その「サン・クエンティン・ウォーリアーズ」のスタメンである5人+コーチを主に追っていて、彼らの犯した罪からチームでのそれぞれの活躍ぶりを追っていく。コーチが一番エグイ犯罪を犯していた。一番温厚そうな雰囲気なのに。でもあのサン・クエンティンなのだから、『Oz / OZ/オズ (1997-2003)」みたいなおどろおどろしい雰囲気なんでしょ!と思ったけれど、割りとみんな和気あいあいとしている。バスケをすることで、そういう穏やかな感じになるのか(とは本人たちも言っていたけど)、わざと和気あいあいとした感じを見せたのかは分からない。でも、彼らが試合をする時には遠征する訳にはいかないので、普通の一般のチームが塀の中まで遠征してやってくる。唯一、刑務所ぽいなーと思ったのが、観客の野次。観客は全員囚人。野次が怖い。そして、GSWもやってくる!と言っても、試合に来るのはGリーグよりも下のGリーグの控え選手たち。でもアシスタントコーチの人たちは本物なので、サン・クエンティンのメンバーたちは張り切る。その中でも、元々バスケットで大学の奨学金まで貰っていたハリー・”ATL”・スミスは、気合の入れ方が違う。彼はもうすぐ出所するので、その後はGリーグで...ゆくゆくはNBAで活躍したいと思っているのだ。と、ここで急にドラマチックになってきますよね。正直、私も心躍ってしまいました。ネタバレはしませんが、まあそうですよね。前々から書いているように、NBAで活躍出来る人なんて、ホンの一握りの選ばれし者たちだけ。冒頭でバスケをやっている最中に喧嘩かと思ったら、最後まで見るとそうではなかったというのがあって、それは演出的に行き過ぎだ。

スタメン5人のうちのテルヴィン・フォーネットも気になりました。彼は犯した罪が映画の中では語られていない。そして最後にギターが上手い他の囚人とコラボしてラップをやっている。上手かった。そしてそのギターの人が歌も物凄い上手かった!Waleみたいな感じ。そういえば、「Lifers Group」のメンバーってどうなったんだろう?囚人で構成したラップグループ。ふと思い出した。

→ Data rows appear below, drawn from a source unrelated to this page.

**/design/flow/run.sh**
```bash
#!/bin/bash
# OpenROAD 26Q1-2900-gdf79404cd8, Yosys 0.63+post, stock flow scripts
make -C /OpenROAD-flow-scripts/flow DESIGN_CONFIG=/design/flow/config.mk WORK_HOME=/design/flow/orfs finish
```
**/design/flow/config.mk**
```make
export PLATFORM = sky130hd
export DESIGN_NAME = uart_tx
export DESIGN_NICKNAME = uart_tx
export VERILOG_FILES = /design/flow/design.v
export SDC_FILE = /design/flow/constraint.sdc
export NUM_CORES = 4
export LEC_CHECK = 1
export CORE_AREA = 10 10 99 99
export DIE_AREA = 0 0 109 109
```
**/design/flow/constraint.sdc**
```tcl
current_design uart_tx

set clk_period 3.5
set clk_io_pct 0.2

create_clock -name clk0 -period $clk_period [get_ports {clk}]

set non_clock_inputs [all_inputs -no_clocks]
set_input_delay [expr $clk_period * $clk_io_pct] -clock clk0 $non_clock_inputs
set_output_delay [expr $clk_period * $clk_io_pct] -clock clk0 [all_outputs]
```
`flow/design.v`:
```
module ascii_processor(
    input wire clk,
    input wire rst_n,
    input wire [7:0] char_in,   
    input wire rx_done,
    output wire [23:0] ascii_dec   
);
    reg [23:0] ascii_dec_reg;
    reg [7:0] hundreds;
    reg [7:0] tens;
    reg [7:0] units;
    reg [7:0] remainder;
    assign ascii_dec = ascii_dec_reg;
    always @(posedge clk or negedge rst_n) begin
        if (!rst_n) begin
            ascii_dec_reg <= 24'd0;
        end else if (rx_done) begin
            if (char_in >= 200)
                hundreds <= 2;
            else if (char_in >= 100)
                hundreds <= 1;
            else
                hundreds <= 0;
            remainder = char_in - (hundreds * 100);
            tens <= remainder / 10;
            units <= remainder % 10;
            ascii_dec_reg <= {8'd48 + hundreds, 8'd48 + tens, 8'd48 + units};
        end
    end
endmodule
```
==> config.mk <==
export PLATFORM = sky130hd
export DESIGN_NAME = baud_gen
export DESIGN_NICKNAME = baud_gen
export VERILOG_FILES = /design/flow/design.v
export SDC_FILE = /design/flow/constraint.sdc
export NUM_CORES = 4
export LEC_CHECK = 1
export CORE_AREA = 10 10 93 93
export DIE_AREA = 0 0 103 103
==> constraint.sdc <==
current_design baud_gen

set clk_period 3.8
set clk_io_pct 0.2

create_clock -name clk0 -period $clk_period [get_ports {clk}]

set non_clock_inputs [all_inputs -no_clocks]
set_input_delay [expr $clk_period * $clk_io_pct] -clock clk0 $non_clock_inputs
set_output_delay [expr $clk_period * $clk_io_pct] -clock clk0 [all_outputs]
==> design.v <==
module baud_gen #(
    parameter CLK_FREQ = 27_000_000,   
    parameter BAUD_RATE = 19200      
)(
    input wire clk,
    input wire rst_n,
    output wire tick   
);
    localparam DIVISOR = CLK_FREQ / (BAUD_RATE * 16);
    reg tick_reg;
    reg [15:0] counter;
    assign tick = tick_reg;
    always @(posedge clk or negedge rst_n) begin
        if (!rst_n) begin
            counter <= 0;
            tick_reg <= 0;
        end else if (counter == DIVISOR - 1) begin
            counter <= 0;
            tick_reg <= 1;
        end else begin
            counter <= counter + 1;
            tick_reg <= 0;
        end
    end
endmodule
==> design.v <==
module GEMMController #(parameter M = 4, K = 4, N = 4, ADDR_WIDTH = 16)(
  input wire clk,
  input wire reset_n,
  input wire in_valid,
  input wire [7:0] M_dimmension, K_dimmension, N_dimmension,  
  output reg busy,
  output reg write_enable_A, write_enable_B, write_enable_C,  
  output reg read_enable_A, read_enable_B, read_enable_C,  
  output reg [ADDR_WIDTH-1:0] address_A, address_B, address_C,  
  output reg [31:0] data_in_A, data_in_B,  
  output reg [127:0] data_in_C,  
  input wire [31:0] data_out_A, data_out_B,  
  input wire [127:0] systolic_out_C,  
  output reg start_compute  
);
reg [2:0] state, next_state;
reg [15:0] cycle_count;  
localparam IDLE = 3'b000,
           LOAD_A = 3'b001,
           LOAD_B = 3'b010,
           COMPUTE = 3'b011,
           STORE_C = 3'b100,
           DONE = 3'b101;
always @(posedge clk or negedge reset_n) begin
    if (!reset_n) begin
        state <= IDLE;
        busy <= 0;
        cycle_count <= 0;
    end else begin 
        state <= next_state;
        if (state != IDLE) begin 
            cycle_count <= cycle_count + 1;
        end 
    end  
end 
always @(*) begin 
    next_state = state;
    write_enable_A = 0; read_enable_A = 0;
    write_enable_B = 0; read_enable_B = 0;
    write_enable_C = 0; read_enable_C = 0;
    busy = 1;
    data_in_A = 32'd0;
    data_in_B = 32'd0;
    data_in_C = 128'd0;
    start_compute = 0;
    case (state)
        IDLE: begin 
            busy = 0;
            if (in_valid) begin
                next_state = LOAD_A;
                address_A = 0;
                address_B = 0;
                address_C = 0;
                cycle_count = 0;
            end 
        end
        LOAD_A: begin
            read_enable_A = 1;  
            address_A = cycle_count; 
            if (cycle_count == M_dimmension * K_dimmension - 1) begin
                next_state = LOAD_B;
                cycle_count = 0;
            end 
        end
        LOAD_B: begin
            read_enable_B = 1;  
            address_B = cycle_count; 
            if (cycle_count == K_dimmension * N_dimmension - 1) begin
                next_state = COMPUTE;
                cycle_count = 0;
            end 
        end
        COMPUTE: begin
            start_compute = 1;  
            if (cycle_count == M_dimmension * N_dimmension - 1) begin
                next_state = STORE_C;
                cycle_count = 0;
            end 
        end  
        STORE_C: begin
            write_enable_C = 1;  
            address_C = cycle_count;
            data_in_C = systolic_out_C;  
            if (cycle_count == M_dimmension * N_dimmension - 1) begin 
                next_state = DONE;
                cycle_count = 0;
            end 
        end 
        DONE: begin
            busy = 0;
            next_state = IDLE;  
        end 
    endcase 
end 
endmodule
## ./design.v

```verilog
`timescale 1ns / 1ps
module alu(
	input clk,
	input [3:0] opcode,
	input signed [15:0] a,
	input signed [15:0] b,
	input signed [15:0] immediate,
	output reg zero,
	output reg signed [15:0] alu_result
   );
	always @ (posedge clk) begin
		zero = 0;
		case (opcode) 
			4'b0010:begin
						alu_result = a + b; 
					end
			4'b0011:begin
						alu_result = a + (-b); 
						if (alu_result == 0) begin
							zero = 1;
						end
					end
			4'b1010:begin
						alu_result = a + immediate; 
					end
			4'b1011:begin
						alu_result = a + (-immediate); 
						if (alu_result == 0) begin
							zero = 1;
						end
					end
		endcase
	end
endmodule
`timescale 1ns / 1ps
module machine(
	input clk,
	output reg [3:0] an,
	output reg [7:0] out
	);
	reg [31:0] timer;
	reg [7:0] disp [15:0];
	initial begin
		disp[0] = 8'b11000000;
		disp[1] = 8'b11111001;
		disp[2] = 8'b10100100;
		disp[3] = 8'b10110000;
		disp[4] = 8'b10011001;
		disp[5] = 8'b10010010;
		disp[6] = 8'b10000010;
		disp[7] = 8'b11111000;
		disp[8] = 8'b10000000;
		disp[9] = 8'b10010000;
		disp[10] = 8'b10001000;
		disp[11] = 8'b10000011;
		disp[12] = 8'b11000110;
		disp[13] = 8'b10100001;
		disp[14] = 8'b10000110;
		disp[15] = 8'b10001110;
	end
	wire [3:0] address;
	wire [15:0] instruction;
	wire [15:0] result;
	processor _processor(
		.clk(clk),
		.instruction(instruction),
		.address(address),
		.result(result)
	);
	program_rom _program(
		.address(address),
		.instruction(instruction)
	);
	always @ (posedge clk) begin
		timer = timer + 1;
		if (timer >= 500000) begin
			timer = 0;
		end
		if(timer == 100000) begin
			out <= disp[result[3:0]];
			an <= 4'b1110;
		end
		if(timer == 200000) begin
			out <= disp[result[7:4]];
			an <= 4'b1101;
		end
		if(timer == 300000) begin
			out <= disp[result[11:8]];
			an <= 4'b1011;
		end
		if(timer == 400000) begin
			out <= disp[result[15:12]];
			an <= 4'b0111;
		end
	end
endmodule
`timescale 1ns / 1ps
module processor(
	input clk,
	input [15:0] instruction,
	output reg [3:0] address,
	output reg [15:0] result
	);
	parameter rom_size = 16;
	reg [31:0] timer;
	initial begin
		address = 0;
		timer = 0;
	end
	reg zero;
	wire [3:0] opcode = instruction[15:12];
	wire [2:0] reg_a = instruction[11:9];
	wire [2:0] reg_b = instruction[8:6];
	wire signed [7:0] immediate = instruction[7:0];
	wire [3:0] jmp_addr = instruction[11:8];
	reg write_enable;
	reg signed [15:0] write_data;
	wire signed [15:0] data_a;
	wire signed [15:0] data_b;
	wire signed [15:0] alu_result;
	wire alu_zero;
	regfile _regfile(
		.clk(clk),
		.address_a(reg_a),
		.address_b(reg_b),
		.write_enable(write_enable),
		.write_data(write_data),
		.data_a(data_a),
		.data_b(data_b)
	);
	alu _alu(
		.clk(clk),
		.opcode(opcode),
		.a(data_a),
		.b(data_b),
		.immediate(immediate),
		.zero(alu_zero),
		.alu_result(alu_result)
	);
	always @ (posedge clk) begin
		timer = timer + 1;
		if (timer % 50000000 == 0) begin
			address = (address + 1) % rom_size;
			case (opcode) 
				4'b0001:begin
							write_data = immediate;
							write_enable = 1;
						end
				4'b0010:begin
							write_data = alu_result; 
							write_enable = 1;
						end
				4'b1010:begin
							write_data = alu_result; 
							write_enable = 1;
						end
				4'b0011:begin
							write_data = alu_result;
							zero = alu_zero;
							write_enable = 1;
						end
				4'b1011:begin
							write_data = alu_result;
							zero = alu_zero;
							write_enable = 1;
						end
				4'b1000:begin
							address = jmp_addr % rom_size;
						end
				4'b1100:begin
							if (zero == 1) begin
								address = jmp_addr % rom_size;
							end
						end
				4'b1110:begin
							write_data = data_b;
							write_enable = 1;
						end
				4'b1111:begin
						end
			endcase
			result[15:12] = address;
			result[11:8] = zero;
			result[7:0] = data_a;			
		end
	end
endmodule
`timescale 1ns / 1ps
module program_rom(
	input [3:0] address,
	output [15:0] instruction
	);
	reg [15:0] inst_mem [15:0];
	initial begin
		inst_mem[0] 	= 16'b0001_0010_0000_0001;	 
		inst_mem[1] 	= 16'b1011_0100_0000_0001;	 
		inst_mem[2] 	= 16'b0001_1110_0000_0111;	 
		inst_mem[3] 	= 16'b1011_1110_0000_0001;	 
		inst_mem[4]		= 16'b1100_1010_0000_0000;	 
		inst_mem[5] 	= 16'b1111_1110_0000_0000;	 
		inst_mem[6] 	= 16'b1000_0011_0000_0000;	 
		inst_mem[10] 	= 16'b1111_0010_0000_0000;	 
		inst_mem[11] 	= 16'b1000_1010_0000_0000;	 
	end 
	assign instruction = inst_mem[address];
endmodule
`timescale 1ns / 1ps
module regfile(
	input clk,
	input [2:0] address_a,
	input [2:0] address_b,
	input wire write_enable,
	input signed [15:0] write_data,
	output reg signed [15:0] data_a,
	output reg signed [15:0] data_b
	);
	reg signed [15:0] regs [2:0];
	always @ (posedge clk) begin
		if (write_enable == 1) begin
			regs[address_a] <= write_data;
		end
		data_a <= regs[address_a];
		data_b <= regs[address_b];
	end
endmodule
```

## ./run.sh

```bash
#!/bin/bash
# OpenROAD 26Q1-2900-gdf79404cd8, Yosys 0.63+post, stock flow scripts
make -C /OpenROAD-flow-scripts/flow DESIGN_CONFIG=/design/flow/config.mk WORK_HOME=/design/flow/orfs finish
```

## ./config.mk

```make
export PLATFORM = sky130hd
export DESIGN_NAME = machine
export DESIGN_NICKNAME = machine
export VERILOG_FILES = /design/flow/design.v
export SDC_FILE = /design/flow/constraint.sdc
export NUM_CORES = 4
export LEC_CHECK = 1
export CORE_UTILIZATION = 30
```

## ./constraint.sdc

```tcl
current_design machine

set clk_period 20.0
set clk_io_pct 0.2

create_clock -name clk0 -period $clk_period [get_ports {clk}]

set non_clock_inputs [all_inputs -no_clocks]
set_input_delay [expr $clk_period * $clk_io_pct] -clock clk0 $non_clock_inputs
set_output_delay [expr $clk_period * $clk_io_pct] -clock clk0 [all_outputs]
```

==> impl_metrics.csv <==
group,metric,value,unit
global_route,grt_pass1_vias,11389,
final_layout,layout-drive-gt1-share,0.0783,
worst_hold_path,hold_path.class,"reg2reg",
routing,vias,12320,
global_route,grt_max_degree,37,
routing,drt_iter0_drc,846,
routing,route.detailed.drc,0,
power_and_ir_drop,irDropWorstVdd,43.9,µV
yosys,ys_top_logic_family,"simple AND/OR/NAND/NOR gates",
final_layout,synthToLayoutAreaGrowth,10.3,%
routing,wire_per_inst,16.3,µm
routing,wirelength,36.9,mm
yosys,ys_types,117,
die,core,0.0468,mm²
die,io_pins,13,
critical_path,worstPathRequired,20.18,ns
critical_path,worstPathArrival,13.66,ns
critical_path,max_stage_delay,0.77,ns
routing,detail-route-antenna-nets,0,
yosys,ys_sh_simple,0.246,
clock_tree,htree_num_levels,1,
yosys,largest_area_cell,"edfxtp_1",
sta,rsz0062_at_grt,"false",
yosys,yosys_area,0.0143,mm²
critical_path,end_kind,"register",
global_route,grtUsageTotal,0.158,
placement,hpwlAfterDp,28.0,mm
yosys,aoi_share,0.203,
critical_path,startpoint_type,"register",
yosys,adder_share,0.0347,
sta,report.final.slew_viol_count,0,
yosys,ys_ff,205,
clock_tree,cts_root_buf,"clkbuf_16",
yosys,synthTopCellsByArea,"edfxtp_1, dfxtp_1, xnor2_1",
sta,setup_tns,0,ns
sta,worst_pin_slew,0.911,ns
global_route,grt_first_pass_wirelength,60.0,mm
clock_tree,clockBufferDepth,3,
yosys,top_cell_area_share,0.219,
yosys,edf_count,104,
die,die_w,220,µm
yosys,ff_type,"edfxtp_1",
flow_run,tool_warnings,37,
die,dieArea,0.0484,mm²
run_status,outcome,"finished clean",
critical_path,critPathSlowestCell,"mux2i_1",
yosys,ys_cells,1653,
sta,final-hold-violation-count,0,
sta,setup_viol,0,
global_route,antenna_found_initial,0,
routing,antennaDiodeCount,0,
critical_path,path_class,"reg2reg",
clock_tree,holdBufCountCts,0,
yosys,xor_share,0.0817,
clock_tree,insertion_delay,0.50,ns
placement,gp_routability_congestion,0.972,
routing,routed_via_density,5.43,
critical_path,cpMostUsedCell,"nor2_1",
die,core.rowCount,79,
die,fp-utilization,0.305,
yosys,syn-instance-count,1653,
sta,fin_crit_sh,0.674,
clock_tree,post_cts_resized,0,
yosys,syn_area,0.0143,mm²
routing,dr.pass1.iters,21,
clock_tree,cts.reportedPaths.clkPinSlew,0.06,ns
critical_path,reg2reg_slack,6.52,ns
sta,max_slew_margin,0.391,
yosys,synth_area_per_cell,8.63,µm²
power_and_ir_drop,p_leak,5.29,nW
sta,finalClockSkew,0.0162,ns
placement,portBuffers,11,
power_and_ir_drop,p_per_area,53.2,mW/mm²
sta,min_period,13.48,ns
clock_tree,cts_tree,"built",
final_layout,utilization,0.336,
critical_path,cp_max_fo,16,
clock_tree,clkSinkCount,205,
yosys,async_flop_share,0,
clock_tree,post-cts-setup-buffer-count,0,
clock_tree,cts_inserted_buffers,21,
flow_run,cap_violations,0,
sta,clock.fmax,74.2,MHz
die,die.size.y,220,µm
global_route,overflow,0,
yosys,ys_seq_frac,0.361,
yosys,synthMuxAreaShare,0.0351,
yosys,yosysWarnings,6,
[critical path, delay by kind of cell, from the launching register on]
family                     cells  cell delay (ns)
buffers and inverters          1             0.30
DFF                            1             0.44
AOI/OAI and AO/OA             15             4.76
and+or+nand+nor               15             6.10
adders and majority gates      1             0.29
muxes                          2             1.22
[Yosys cell counts (all sizes together), types with 7 or more instances]
cell type	n
dfxtp	101
inv	56
o21a	7
nor4	33
or2	15
a31oi	25
o31a	10
and2	35
nand3	77
mux2	8
o21ai	84
xor2	40
nand2b	11
o31ai	15
a211oi	14
buf	23
nor2	160
ha	34
a2111oi	10
o21bai	11
and3	28
or4	10
xnor2	90
o22ai	13
or3	13
nor2b	10
clkbuf	50
nand4	32
o211ai	18
a21o	14
mux2i	41
a21oi	80
nand2	193
edfxtp	104
nor3	56
and4	7
a31o	9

この映画でハッとさせられたのが2か所ある。一つは、刑務所内の教会で説教師をしているハリー・”ATL”・スミスに「俺の十字架は重い」と食い下がる別の囚人とのシーンと、そのスミスが出所する前に別の囚人に「ここの事は忘れるんだ」と言われるシーン。残念ながらバスケットのシーンではなかった。忘れろ言われたスミスともう1人の会話がズシンと残る。私も彼らは忘れるべきではないと思う。別の囚人が食い掛かったように彼らの十字架は重い。その重い十字架を背負いながらも彼らが更生して、これからの人生をまともに生きてくれることを願う。